Work to be completed:
Each line below from the one containing "w_empty ? '0 : r_mem[r_rd_ptr];" through the one containing "logic w_tx_ovf;" should be output exactly as it stands, and no other line should appear.

BEGIN Extracted material

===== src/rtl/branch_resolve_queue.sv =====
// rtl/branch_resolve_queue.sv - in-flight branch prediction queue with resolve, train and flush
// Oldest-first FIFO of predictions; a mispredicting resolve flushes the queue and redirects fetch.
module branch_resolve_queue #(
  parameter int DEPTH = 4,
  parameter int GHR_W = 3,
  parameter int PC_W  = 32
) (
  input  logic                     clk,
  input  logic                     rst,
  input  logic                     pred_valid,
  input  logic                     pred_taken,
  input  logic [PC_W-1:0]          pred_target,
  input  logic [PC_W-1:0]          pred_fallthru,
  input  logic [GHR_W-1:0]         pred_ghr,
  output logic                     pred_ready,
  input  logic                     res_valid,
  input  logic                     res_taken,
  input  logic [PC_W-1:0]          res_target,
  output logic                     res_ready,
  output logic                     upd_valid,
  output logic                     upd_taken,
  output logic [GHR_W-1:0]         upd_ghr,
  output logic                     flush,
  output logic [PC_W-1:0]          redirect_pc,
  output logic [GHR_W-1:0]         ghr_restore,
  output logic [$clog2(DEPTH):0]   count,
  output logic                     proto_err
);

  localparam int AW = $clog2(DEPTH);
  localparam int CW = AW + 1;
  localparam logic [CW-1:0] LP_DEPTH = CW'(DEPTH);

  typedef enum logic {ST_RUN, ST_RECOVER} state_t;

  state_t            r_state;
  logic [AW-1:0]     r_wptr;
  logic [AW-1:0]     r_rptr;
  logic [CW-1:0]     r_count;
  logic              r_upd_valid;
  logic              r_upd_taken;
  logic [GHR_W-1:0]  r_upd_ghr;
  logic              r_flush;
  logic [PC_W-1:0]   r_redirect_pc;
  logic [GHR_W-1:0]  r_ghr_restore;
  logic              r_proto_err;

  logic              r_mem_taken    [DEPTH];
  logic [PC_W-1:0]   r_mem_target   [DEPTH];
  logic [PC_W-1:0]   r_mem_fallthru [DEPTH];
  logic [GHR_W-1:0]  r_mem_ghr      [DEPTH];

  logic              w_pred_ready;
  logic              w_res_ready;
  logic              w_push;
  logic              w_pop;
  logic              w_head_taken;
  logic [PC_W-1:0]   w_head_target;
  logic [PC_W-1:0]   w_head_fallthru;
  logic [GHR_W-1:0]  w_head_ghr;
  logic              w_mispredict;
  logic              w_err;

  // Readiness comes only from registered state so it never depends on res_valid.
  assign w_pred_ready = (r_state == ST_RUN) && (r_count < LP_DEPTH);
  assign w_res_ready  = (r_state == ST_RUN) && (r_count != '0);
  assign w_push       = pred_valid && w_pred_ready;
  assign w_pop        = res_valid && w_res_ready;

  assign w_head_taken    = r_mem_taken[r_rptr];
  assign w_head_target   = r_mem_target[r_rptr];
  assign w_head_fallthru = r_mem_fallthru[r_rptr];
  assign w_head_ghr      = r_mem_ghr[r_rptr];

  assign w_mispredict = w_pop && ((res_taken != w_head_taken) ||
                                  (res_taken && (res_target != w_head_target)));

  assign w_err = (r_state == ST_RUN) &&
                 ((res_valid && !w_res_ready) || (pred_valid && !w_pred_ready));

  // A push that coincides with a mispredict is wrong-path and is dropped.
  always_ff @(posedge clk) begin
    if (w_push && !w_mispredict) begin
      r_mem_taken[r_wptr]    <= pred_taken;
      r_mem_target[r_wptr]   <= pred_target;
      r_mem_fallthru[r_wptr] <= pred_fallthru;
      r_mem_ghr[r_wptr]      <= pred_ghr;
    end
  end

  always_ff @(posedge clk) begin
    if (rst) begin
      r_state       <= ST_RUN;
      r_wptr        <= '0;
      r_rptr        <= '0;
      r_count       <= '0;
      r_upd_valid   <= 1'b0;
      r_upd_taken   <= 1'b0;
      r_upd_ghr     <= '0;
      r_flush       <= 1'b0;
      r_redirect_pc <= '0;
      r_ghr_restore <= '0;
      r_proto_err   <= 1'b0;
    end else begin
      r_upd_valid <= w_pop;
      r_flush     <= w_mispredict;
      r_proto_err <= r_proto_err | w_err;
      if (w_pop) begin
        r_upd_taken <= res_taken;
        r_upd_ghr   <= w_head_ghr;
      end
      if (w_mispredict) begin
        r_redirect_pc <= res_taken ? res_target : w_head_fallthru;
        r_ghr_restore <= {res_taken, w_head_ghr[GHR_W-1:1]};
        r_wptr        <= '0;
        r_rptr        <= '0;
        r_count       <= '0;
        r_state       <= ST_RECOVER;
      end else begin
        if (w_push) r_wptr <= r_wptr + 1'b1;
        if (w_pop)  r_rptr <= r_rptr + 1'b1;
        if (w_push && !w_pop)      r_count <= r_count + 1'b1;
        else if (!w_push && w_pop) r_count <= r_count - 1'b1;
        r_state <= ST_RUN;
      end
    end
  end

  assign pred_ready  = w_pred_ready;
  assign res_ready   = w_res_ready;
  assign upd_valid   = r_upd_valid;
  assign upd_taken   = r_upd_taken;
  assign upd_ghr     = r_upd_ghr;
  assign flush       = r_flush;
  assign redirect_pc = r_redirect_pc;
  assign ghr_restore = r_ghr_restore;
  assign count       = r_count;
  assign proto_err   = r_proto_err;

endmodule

END Extracted material
BEGIN Extracted material

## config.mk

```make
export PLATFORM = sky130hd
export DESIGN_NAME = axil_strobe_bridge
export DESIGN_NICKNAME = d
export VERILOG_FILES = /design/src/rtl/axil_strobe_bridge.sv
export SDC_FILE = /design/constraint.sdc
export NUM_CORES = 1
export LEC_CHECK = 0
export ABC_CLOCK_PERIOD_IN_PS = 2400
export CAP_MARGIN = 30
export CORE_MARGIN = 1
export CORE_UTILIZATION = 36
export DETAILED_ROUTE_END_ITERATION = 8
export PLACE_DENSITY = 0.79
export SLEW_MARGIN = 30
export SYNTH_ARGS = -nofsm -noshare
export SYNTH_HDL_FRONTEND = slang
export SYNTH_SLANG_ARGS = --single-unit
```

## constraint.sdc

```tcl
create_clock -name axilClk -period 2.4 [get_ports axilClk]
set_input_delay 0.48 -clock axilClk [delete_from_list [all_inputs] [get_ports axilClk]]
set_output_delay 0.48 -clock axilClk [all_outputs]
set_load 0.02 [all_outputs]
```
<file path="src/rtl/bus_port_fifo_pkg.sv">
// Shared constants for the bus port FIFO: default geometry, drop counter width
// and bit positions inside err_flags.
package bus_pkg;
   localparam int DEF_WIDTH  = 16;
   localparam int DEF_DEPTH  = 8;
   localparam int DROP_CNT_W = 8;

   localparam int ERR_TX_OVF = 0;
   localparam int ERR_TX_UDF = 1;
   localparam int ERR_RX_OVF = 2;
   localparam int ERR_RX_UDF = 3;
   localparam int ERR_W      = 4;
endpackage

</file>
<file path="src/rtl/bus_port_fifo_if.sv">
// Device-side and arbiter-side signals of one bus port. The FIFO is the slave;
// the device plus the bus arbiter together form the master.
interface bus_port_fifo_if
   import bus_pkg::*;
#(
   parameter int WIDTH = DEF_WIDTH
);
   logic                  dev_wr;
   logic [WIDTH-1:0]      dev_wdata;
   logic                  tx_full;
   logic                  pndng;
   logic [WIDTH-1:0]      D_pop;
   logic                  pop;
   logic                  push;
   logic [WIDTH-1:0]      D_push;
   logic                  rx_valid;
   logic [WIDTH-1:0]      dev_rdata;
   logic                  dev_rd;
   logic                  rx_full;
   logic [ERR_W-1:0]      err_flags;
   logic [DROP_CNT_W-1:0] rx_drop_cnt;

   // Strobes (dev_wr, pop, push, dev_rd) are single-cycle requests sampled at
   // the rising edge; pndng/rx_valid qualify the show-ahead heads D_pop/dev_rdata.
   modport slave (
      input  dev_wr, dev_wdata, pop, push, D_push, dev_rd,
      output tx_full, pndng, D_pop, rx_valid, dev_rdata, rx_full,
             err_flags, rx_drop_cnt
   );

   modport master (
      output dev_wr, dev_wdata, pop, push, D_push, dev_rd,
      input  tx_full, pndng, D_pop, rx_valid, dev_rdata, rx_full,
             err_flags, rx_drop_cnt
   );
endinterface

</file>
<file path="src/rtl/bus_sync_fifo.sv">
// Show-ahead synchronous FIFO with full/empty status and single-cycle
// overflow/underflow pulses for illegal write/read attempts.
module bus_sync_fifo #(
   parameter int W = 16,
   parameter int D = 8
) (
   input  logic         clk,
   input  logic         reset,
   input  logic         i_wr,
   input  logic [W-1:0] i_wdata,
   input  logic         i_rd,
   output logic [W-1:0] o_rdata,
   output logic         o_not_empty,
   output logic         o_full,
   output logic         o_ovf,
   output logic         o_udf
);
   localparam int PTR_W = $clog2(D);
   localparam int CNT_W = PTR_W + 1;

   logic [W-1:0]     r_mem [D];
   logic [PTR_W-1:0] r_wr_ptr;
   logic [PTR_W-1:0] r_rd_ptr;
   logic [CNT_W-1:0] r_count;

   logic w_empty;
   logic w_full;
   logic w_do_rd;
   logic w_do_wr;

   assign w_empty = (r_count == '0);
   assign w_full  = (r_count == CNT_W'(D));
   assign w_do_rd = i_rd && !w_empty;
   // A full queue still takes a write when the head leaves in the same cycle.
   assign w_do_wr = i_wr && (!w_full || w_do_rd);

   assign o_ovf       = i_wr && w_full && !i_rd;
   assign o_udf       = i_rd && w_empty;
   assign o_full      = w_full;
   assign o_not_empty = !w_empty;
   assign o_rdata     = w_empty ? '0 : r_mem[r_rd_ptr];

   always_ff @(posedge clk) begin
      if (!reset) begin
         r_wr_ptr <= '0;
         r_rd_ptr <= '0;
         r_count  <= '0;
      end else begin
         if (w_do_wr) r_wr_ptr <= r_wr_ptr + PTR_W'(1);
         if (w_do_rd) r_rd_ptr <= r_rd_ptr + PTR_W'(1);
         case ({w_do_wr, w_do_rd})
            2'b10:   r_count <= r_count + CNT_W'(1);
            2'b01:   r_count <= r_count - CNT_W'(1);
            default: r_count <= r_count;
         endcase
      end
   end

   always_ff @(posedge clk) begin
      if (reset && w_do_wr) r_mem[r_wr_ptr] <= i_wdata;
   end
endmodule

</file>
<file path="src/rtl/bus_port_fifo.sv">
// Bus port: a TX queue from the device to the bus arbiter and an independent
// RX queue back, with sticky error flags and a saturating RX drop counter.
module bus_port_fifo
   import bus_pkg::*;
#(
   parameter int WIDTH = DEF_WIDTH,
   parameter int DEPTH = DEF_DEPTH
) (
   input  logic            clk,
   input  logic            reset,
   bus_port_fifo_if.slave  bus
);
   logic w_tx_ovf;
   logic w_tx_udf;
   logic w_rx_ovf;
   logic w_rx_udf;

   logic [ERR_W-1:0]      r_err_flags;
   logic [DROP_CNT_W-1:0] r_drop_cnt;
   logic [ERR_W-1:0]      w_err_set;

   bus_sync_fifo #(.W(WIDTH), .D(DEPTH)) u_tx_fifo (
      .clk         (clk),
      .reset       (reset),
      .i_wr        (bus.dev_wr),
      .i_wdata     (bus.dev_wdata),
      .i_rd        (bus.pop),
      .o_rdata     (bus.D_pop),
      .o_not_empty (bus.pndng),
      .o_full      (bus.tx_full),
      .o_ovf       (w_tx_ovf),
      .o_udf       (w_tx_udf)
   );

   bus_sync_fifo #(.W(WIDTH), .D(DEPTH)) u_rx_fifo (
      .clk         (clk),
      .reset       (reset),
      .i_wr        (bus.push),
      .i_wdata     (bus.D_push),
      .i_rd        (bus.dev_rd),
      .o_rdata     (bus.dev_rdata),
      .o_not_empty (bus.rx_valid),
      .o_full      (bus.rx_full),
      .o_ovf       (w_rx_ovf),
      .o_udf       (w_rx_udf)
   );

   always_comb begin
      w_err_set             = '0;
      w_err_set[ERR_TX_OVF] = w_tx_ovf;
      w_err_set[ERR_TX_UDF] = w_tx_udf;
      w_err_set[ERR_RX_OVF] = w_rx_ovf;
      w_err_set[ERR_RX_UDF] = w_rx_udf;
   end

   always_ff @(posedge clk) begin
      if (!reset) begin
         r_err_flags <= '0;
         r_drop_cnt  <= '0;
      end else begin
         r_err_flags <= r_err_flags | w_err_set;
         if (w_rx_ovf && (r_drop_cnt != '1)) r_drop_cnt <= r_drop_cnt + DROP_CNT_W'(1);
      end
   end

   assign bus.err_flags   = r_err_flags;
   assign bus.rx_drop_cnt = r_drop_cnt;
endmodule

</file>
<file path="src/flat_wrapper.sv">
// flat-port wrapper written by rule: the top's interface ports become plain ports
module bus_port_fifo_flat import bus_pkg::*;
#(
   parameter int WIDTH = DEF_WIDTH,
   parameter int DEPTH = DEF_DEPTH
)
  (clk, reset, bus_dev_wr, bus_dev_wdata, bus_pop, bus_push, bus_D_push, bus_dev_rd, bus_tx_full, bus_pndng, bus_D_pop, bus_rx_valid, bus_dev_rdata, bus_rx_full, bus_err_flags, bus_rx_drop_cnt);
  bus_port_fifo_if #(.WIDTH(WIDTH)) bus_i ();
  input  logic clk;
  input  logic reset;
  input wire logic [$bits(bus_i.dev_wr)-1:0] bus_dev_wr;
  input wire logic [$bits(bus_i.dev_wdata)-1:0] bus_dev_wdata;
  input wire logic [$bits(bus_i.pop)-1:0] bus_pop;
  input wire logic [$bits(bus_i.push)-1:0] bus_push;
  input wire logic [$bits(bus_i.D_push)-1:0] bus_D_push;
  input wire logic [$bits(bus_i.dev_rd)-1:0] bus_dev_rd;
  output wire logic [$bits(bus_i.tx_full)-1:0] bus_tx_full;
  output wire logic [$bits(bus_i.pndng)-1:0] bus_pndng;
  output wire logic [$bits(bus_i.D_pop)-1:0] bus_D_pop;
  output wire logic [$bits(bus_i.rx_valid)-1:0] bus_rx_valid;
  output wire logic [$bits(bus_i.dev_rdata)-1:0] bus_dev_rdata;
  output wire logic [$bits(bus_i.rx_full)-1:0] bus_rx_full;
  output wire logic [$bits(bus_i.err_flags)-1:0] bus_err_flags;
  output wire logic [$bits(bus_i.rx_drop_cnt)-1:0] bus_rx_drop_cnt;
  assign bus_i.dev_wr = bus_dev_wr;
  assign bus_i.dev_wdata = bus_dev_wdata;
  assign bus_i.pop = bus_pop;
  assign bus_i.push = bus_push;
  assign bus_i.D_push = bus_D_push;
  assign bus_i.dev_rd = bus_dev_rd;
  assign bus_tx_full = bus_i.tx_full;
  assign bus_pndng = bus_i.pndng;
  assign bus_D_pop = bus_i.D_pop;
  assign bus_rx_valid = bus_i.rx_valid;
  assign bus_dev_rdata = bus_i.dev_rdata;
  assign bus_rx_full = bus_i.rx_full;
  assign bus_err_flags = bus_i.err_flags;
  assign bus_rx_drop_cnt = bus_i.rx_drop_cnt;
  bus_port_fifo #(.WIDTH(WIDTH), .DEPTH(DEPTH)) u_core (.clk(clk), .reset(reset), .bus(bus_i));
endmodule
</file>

END Extracted material

Response box:
   assign o_rdata     = w_empty ? '0 : r_mem[r_rd_ptr];

   always_ff @(posedge clk) begin
      if (!reset) begin
         r_wr_ptr <= '0;
         r_rd_ptr <= '0;
         r_count  <= '0;
      end else begin
         if (w_do_wr) r_wr_ptr <= r_wr_ptr + PTR_W'(1);
         if (w_do_rd) r_rd_ptr <= r_rd_ptr + PTR_W'(1);
         case ({w_do_wr, w_do_rd})
            2'b10:   r_count <= r_count + CNT_W'(1);
            2'b01:   r_count <= r_count - CNT_W'(1);
            default: r_count <= r_count;
         endcase
      end
   end

   always_ff @(posedge clk) begin
      if (reset && w_do_wr) r_mem[r_wr_ptr] <= i_wdata;
   end
endmodule

</file>
<file path="src/rtl/bus_port_fifo.sv">
// Bus port: a TX queue from the device to the bus arbiter and an independent
// RX queue back, with sticky error flags and a saturating RX drop counter.
module bus_port_fifo
   import bus_pkg::*;
#(
   parameter int WIDTH = DEF_WIDTH,
   parameter int DEPTH = DEF_DEPTH
) (
   input  logic            clk,
   input  logic            reset,
   bus_port_fifo_if.slave  bus
);
   logic w_tx_ovf;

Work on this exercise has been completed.